Tally the lines of the entries in which the string "encoder" occurs, and say only how many.

_The records_.
━━━━━━

**config.mk**
```make
export PLATFORM = sky130hd
export DESIGN_NAME = mode_ctrl_regs
export DESIGN_NICKNAME = d
export VERILOG_FILES = /design/src/verilog/mode_regs_pkg.sv /design/src/verilog/pixel_delay_line.sv /design/src/verilog/mode_ctrl_regs.sv
export SDC_FILE = /design/constraint.sdc
export NUM_CORES = 1
export LEC_CHECK = 0
export ABC_AREA = 1
export CAP_MARGIN = 20
export CELL_PAD_IN_SITES_DETAIL_PLACEMENT = 0
export CELL_PAD_IN_SITES_GLOBAL_PLACEMENT = 1
export CORE_MARGIN = 2
export CORE_UTILIZATION = 45
export CTS_CLUSTER_DIAMETER = 30
export CTS_CLUSTER_SIZE = 14
export DETAILED_ROUTE_END_ITERATION = 10
export DONT_BUFFER_PORTS = 1
export GPL_ROUTABILITY_DRIVEN = 0
export PLACE_DENSITY_LB_ADDON = 0.1
export SLEW_MARGIN = 15
export SYNTH_ARGS = -nofsm -noshare
export SYNTH_HDL_FRONTEND = slang
export SYNTH_SLANG_ARGS = --single-unit
```
**constraint.sdc**
```tcl
create_clock -name i_mclk -period 1.8 [get_ports i_mclk]
set_input_delay 0.09 -clock i_mclk [delete_from_list [all_inputs] [get_ports i_mclk]]
set_output_delay 0.09 -clock i_mclk [all_outputs]
set_load 0.005 [all_outputs]
```
**src/verilog/mode_regs_pkg.sv**
```systemverilog
// Purpose: shared constants for the encoder mode register bank
// Assumes: byte-wide registers addressed by a 5-bit register index
// Notes: offsets and field positions are used by the bank, widths by the delay line
`default_nettype none
package mode_regs_pkg;
	localparam logic [4:0] PATH_DELAY_OFFSET = 5'h02;
	localparam logic [4:0] MODE_DAC_OFFSET = 5'h03;
	localparam logic [4:0] RESTART_OFFSET = 5'h04;
	localparam logic [4:0] FORMAT_OFFSET = 5'h05;
	localparam logic [7:0] PATH_DELAY_RESET = 8'h00;
	localparam logic [7:0] MODE_DAC_RESET = 8'h00;
	localparam logic [7:0] RESTART_RESET = 8'h00;
	localparam logic [7:0] FORMAT_RESET = 8'h00;
	localparam int LUMA_DELAY_LSB = 0;
	localparam int CHROMA_DELAY_LSB = 3;
	localparam int HD_SELECT_BIT = 0;
	localparam int DAC_A_ON_BIT = 3;
	localparam int DAC_B_ON_BIT = 4;
	localparam int DAC_C_ON_BIT = 5;
	localparam int RESTART_BIT = 0;
	localparam int REVISION_BIT = 0;
	localparam int RGB_SELECT_BIT = 1;
	localparam int SYNC_INSERT_BIT = 2;
	localparam int DAC_SWAP_BIT = 3;
	localparam int DELAY_W = 3;
	localparam int MAX_DELAY = 4;
	localparam int PIX_W = 10;
	// arbitrary neutral revision value
	localparam logic REVISION_CODE = 1'b0;
	// writable bit masks, reserved bits read back as zero
	localparam logic [7:0] PATH_DELAY_MASK = 8'h3F;
	localparam logic [7:0] MODE_DAC_MASK = 8'h39;
	localparam logic [7:0] RESTART_MASK = 8'h01;
	localparam logic [7:0] FORMAT_MASK = 8'h0E;
	// sync tip level inserted on colour-difference outputs
	localparam logic [9:0] CHROMA_SYNC_LEVEL = 10'h040;
endpackage : mode_regs_pkg
`default_nettype wire

```
**src/verilog/pixel_delay_line.sv**
```systemverilog
// Purpose: programmable 0..4 pixel delay of one component path
// Assumes: delay code is stable while video runs
// Notes: codes above four clamp to the longest tap
`default_nettype none
module pixel_delay_line (
	input wire logic i_mclk, // pixel clock
	input wire logic i_srst, // synchronous reset
	input wire logic [mode_regs_pkg::DELAY_W-1:0] i_delay, // delay in pixel clocks
	input wire logic [mode_regs_pkg::PIX_W-1:0] i_pix, // input sample
	output logic [mode_regs_pkg::PIX_W-1:0] o_pix // delayed sample, combinational tap
);
	logic [mode_regs_pkg::PIX_W-1:0] tap_reg [1:mode_regs_pkg::MAX_DELAY];
	wire logic [mode_regs_pkg::DELAY_W-1:0] sel;

	// out-of-range codes clamp so the output never goes undefined
	assign sel = (i_delay > 3'(mode_regs_pkg::MAX_DELAY)) ? 3'(mode_regs_pkg::MAX_DELAY) : i_delay;
	// code zero passes the undelayed sample, so the chain itself holds no tap zero
	assign o_pix = (sel == 3'h0) ? i_pix : tap_reg[sel];

	// shift chain, one stage per pixel clock
	genvar g;
	generate
		for (g = 1; g <= mode_regs_pkg::MAX_DELAY; g++) begin : g_tap
			if (g == 1) begin : g_first
				always_ff @(posedge i_mclk) begin
					if (i_srst) begin
						tap_reg[g] <= '0;
					end else begin
						tap_reg[g] <= i_pix;
					end
				end
			end else begin : g_next
				always_ff @(posedge i_mclk) begin
					if (i_srst) begin
						tap_reg[g] <= '0;
					end else begin
						tap_reg[g] <= tap_reg[g-1];
					end
				end
			end
		end
	endgenerate
endmodule : pixel_delay_line
`default_nettype wire

```
**src/verilog/mode_ctrl_regs.sv**
```systemverilog
// Purpose: four encoder mode registers and the video path settings they steer
// Assumes: the serial port decoder presents byte writes and reads on i_mclk
// Notes: delays are relative to the horizontal sync falling edge
//
// Behaviour
// - luma is delayed by the luma delay code, zero to four pixel clocks.
// - both colour-difference paths are delayed by the chroma delay code, zero to four clocks.
// - hd select one means HDTV mode, zero means progressive scan.
// - each DAC enable bit powers its DAC on when one and down when zero.
// - a low-high-low pulse on the restart bit resets the timing counters.
// - rgb input select makes the input port take unsigned RGB, also in async timing.
// - sync pulses go on colour-difference outputs only when enabled and never in RGB.
// - DAC B carries red difference and DAC C blue, exchanged when swap is one.
// - the lowest format bit reads the revision code, not a setting.
// - in async timing, the sync inputs mark horizontal edges and active video.
`default_nettype none
module mode_ctrl_regs (
	input wire logic i_mclk, // pixel clock, 250 MHz
	input wire logic i_srst, // synchronous reset, active high
	input wire logic i_wr_en, // register write strobe from the serial port
	input wire logic i_rd_en, // register read strobe from the serial port
	input wire logic [4:0] i_addr, // register index
	input wire logic [7:0] i_wdata, // write data
	output logic [7:0] o_rdata, // read data, valid the cycle after i_rd_en
	input wire logic i_hsync_n, // horizontal sync pin, falling edge starts line
	input wire logic i_trilevel_sync_input, // tri-level sync marker pin
	input wire logic i_data_valid_input, // active video marker pin
	input wire logic [9:0] i_pix_y, // luma or green sample
	input wire logic [9:0] i_pix_cr, // red difference or red sample
	input wire logic [9:0] i_pix_cb, // blue difference or blue sample
	output logic [9:0] o_dac_a, // DAC A code
	output logic [9:0] o_dac_b, // DAC B code
	output logic [9:0] o_dac_c, // DAC C code
	output logic o_dac_a_on, // DAC A powered
	output logic o_dac_b_on, // DAC B powered
	output logic o_dac_c_on, // DAC C powered
	output logic o_hd_mode, // 1 HDTV, 0 progressive scan
	output logic o_rgb_mode, // input port carries RGB
	output logic o_timing_restart, // one-cycle counter reset pulse
	output logic o_line_start, // pulse at horizontal sync falling edge
	output logic o_active_video // active video window from data valid
);
	logic [7:0] delay_reg;
	logic [7:0] mode_reg;
	logic [7:0] restart_reg;
	logic [7:0] format_reg;
	logic restart_seen_reg;
	logic [2:0] hs_sync_reg;
	logic [1:0] ts_sync_reg;
	logic [1:0] dv_sync_reg;
	logic hs_prev_reg;
	logic [9:0] y_d;
	logic [9:0] cr_d;
	logic [9:0] cb_d;

	wire logic wr_delay;
	wire logic wr_mode;
	wire logic wr_restart;
	wire logic wr_format;
	wire logic [7:0] rd_mux;
	wire logic hs_fall;
	wire logic restart_done;
	wire logic sync_insert;
	wire logic [9:0] pr_out;
	wire logic [9:0] pb_out;

	// address decode for the four mode registers
	assign wr_delay = i_wr_en && (i_addr == mode_regs_pkg::PATH_DELAY_OFFSET);
	assign wr_mode = i_wr_en && (i_addr == mode_regs_pkg::MODE_DAC_OFFSET);
	assign wr_restart = i_wr_en && (i_addr == mode_regs_pkg::RESTART_OFFSET);
	assign wr_format = i_wr_en && (i_addr == mode_regs_pkg::FORMAT_OFFSET);

	// read mux; the format low bit always shows the revision code
	assign rd_mux = (i_addr == mode_regs_pkg::PATH_DELAY_OFFSET) ? delay_reg :
		(i_addr == mode_regs_pkg::MODE_DAC_OFFSET) ? mode_reg :
		(i_addr == mode_regs_pkg::RESTART_OFFSET) ? restart_reg :
		(i_addr == mode_regs_pkg::FORMAT_OFFSET) ?
		{format_reg[7:1], mode_regs_pkg::REVISION_CODE} : 8'h00;

	// register writes; reserved bits are masked off since hosts may not clear them
	always_ff @(posedge i_mclk) begin
		if (i_srst) begin
			delay_reg <= mode_regs_pkg::PATH_DELAY_RESET;
			mode_reg <= mode_regs_pkg::MODE_DAC_RESET;
			restart_reg <= mode_regs_pkg::RESTART_RESET;
			format_reg <= mode_regs_pkg::FORMAT_RESET;
		end else begin
			if (wr_delay) delay_reg <= i_wdata & mode_regs_pkg::PATH_DELAY_MASK;
			if (wr_mode) mode_reg <= i_wdata & mode_regs_pkg::MODE_DAC_MASK;
			if (wr_restart) restart_reg <= i_wdata & mode_regs_pkg::RESTART_MASK;
			if (wr_format) format_reg <= i_wdata & mode_regs_pkg::FORMAT_MASK;
		end
	end

	// read data register
	always_ff @(posedge i_mclk) begin
		if (i_srst) begin
			o_rdata <= 8'h00;
		end else if (i_rd_en) begin
			o_rdata <= rd_mux;
		end
	end

	// restart completes only when the bit returns low after having been high
	assign restart_done = restart_seen_reg && !restart_reg[mode_regs_pkg::RESTART_BIT];

	always_ff @(posedge i_mclk) begin
		if (i_srst) begin
			restart_seen_reg <= 1'b0;
			o_timing_restart <= 1'b0;
		end else begin
			if (restart_reg[mode_regs_pkg::RESTART_BIT]) begin
				restart_seen_reg <= 1'b1;
			end else begin
				restart_seen_reg <= 1'b0;
			end
			o_timing_restart <= restart_done;
		end
	end

	// pin synchronisers; only the second stage is read by logic
	always_ff @(posedge i_mclk) begin
		if (i_srst) begin
			hs_sync_reg <= 3'h7;
			ts_sync_reg <= 2'h0;
			dv_sync_reg <= 2'h0;
			hs_prev_reg <= 1'b1;
		end else begin
			hs_sync_reg <= {hs_sync_reg[1:0], i_hsync_n};
			ts_sync_reg <= {ts_sync_reg[0], i_trilevel_sync_input};
			dv_sync_reg <= {dv_sync_reg[0], i_data_valid_input};
			hs_prev_reg <= hs_sync_reg[1];
		end
	end

	assign hs_fall = hs_prev_reg && !hs_sync_reg[1];

	// line start and active window markers for the timing logic
	always_ff @(posedge i_mclk) begin
		if (i_srst) begin
			o_line_start <= 1'b0;
			o_active_video <= 1'b0;
		end else begin
			o_line_start <= hs_fall;
			o_active_video <= hs_sync_reg[1] && dv_sync_reg[1];
		end
	end

	// per-path delay relative to the sync edge
	pixel_delay_line u_dly_y (
		.i_mclk(i_mclk),
		.i_srst(i_srst),
		.i_delay(delay_reg[mode_regs_pkg::LUMA_DELAY_LSB +: 3]),
		.i_pix(i_pix_y),
		.o_pix(y_d)
	);
	pixel_delay_line u_dly_cr (
		.i_mclk(i_mclk),
		.i_srst(i_srst),
		.i_delay(delay_reg[mode_regs_pkg::CHROMA_DELAY_LSB +: 3]),
		.i_pix(i_pix_cr),
		.o_pix(cr_d)
	);
	pixel_delay_line u_dly_cb (
		.i_mclk(i_mclk),
		.i_srst(i_srst),
		.i_delay(delay_reg[mode_regs_pkg::CHROMA_DELAY_LSB +: 3]),
		.i_pix(i_pix_cb),
		.o_pix(cb_d)
	);

	// sync tip goes on the colour-difference outputs while horizontal sync is low
	assign sync_insert = format_reg[mode_regs_pkg::SYNC_INSERT_BIT] &&
		!format_reg[mode_regs_pkg::RGB_SELECT_BIT] && !hs_sync_reg[1];
	assign pr_out = sync_insert ? mode_regs_pkg::CHROMA_SYNC_LEVEL : cr_d;
	assign pb_out = sync_insert ? mode_regs_pkg::CHROMA_SYNC_LEVEL : cb_d;

	// DAC data; a powered-down DAC is held at zero code
	always_ff @(posedge i_mclk) begin
		if (i_srst) begin
			o_dac_a <= 10'h000;
			o_dac_b <= 10'h000;
			o_dac_c <= 10'h000;
		end else begin
			o_dac_a <= mode_reg[mode_regs_pkg::DAC_A_ON_BIT] ? y_d : 10'h000;
			if (!mode_reg[mode_regs_pkg::DAC_B_ON_BIT]) begin
				o_dac_b <= 10'h000;
			end else if (format_reg[mode_regs_pkg::DAC_SWAP_BIT]) begin
				o_dac_b <= pb_out;
			end else begin
				o_dac_b <= pr_out;
			end
			if (!mode_reg[mode_regs_pkg::DAC_C_ON_BIT]) begin
				o_dac_c <= 10'h000;
			end else if (format_reg[mode_regs_pkg::DAC_SWAP_BIT]) begin
				o_dac_c <= pr_out;
			end else begin
				o_dac_c <= pb_out;
			end
		end
	end

	// mode outputs registered so they change two cycles after the write
	always_ff @(posedge i_mclk) begin
		if (i_srst) begin
			o_dac_a_on <= 1'b0;
			o_dac_b_on <= 1'b0;
			o_dac_c_on <= 1'b0;
			o_hd_mode <= 1'b0;
			o_rgb_mode <= 1'b0;
		end else begin
			o_dac_a_on <= mode_reg[mode_regs_pkg::DAC_A_ON_BIT];
			o_dac_b_on <= mode_reg[mode_regs_pkg::DAC_B_ON_BIT];
			o_dac_c_on <= mode_reg[mode_regs_pkg::DAC_C_ON_BIT];
			o_hd_mode <= mode_reg[mode_regs_pkg::HD_SELECT_BIT];
			o_rgb_mode <= format_reg[mode_regs_pkg::RGB_SELECT_BIT];
		end
	end

	// trilevel marker is synchronised for the async timing generator; unused here otherwise
	wire logic unused_ts;
	assign unused_ts = ts_sync_reg[1];
endmodule : mode_ctrl_regs
`default_nettype wire

```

━━━━━━

_Written response_. 2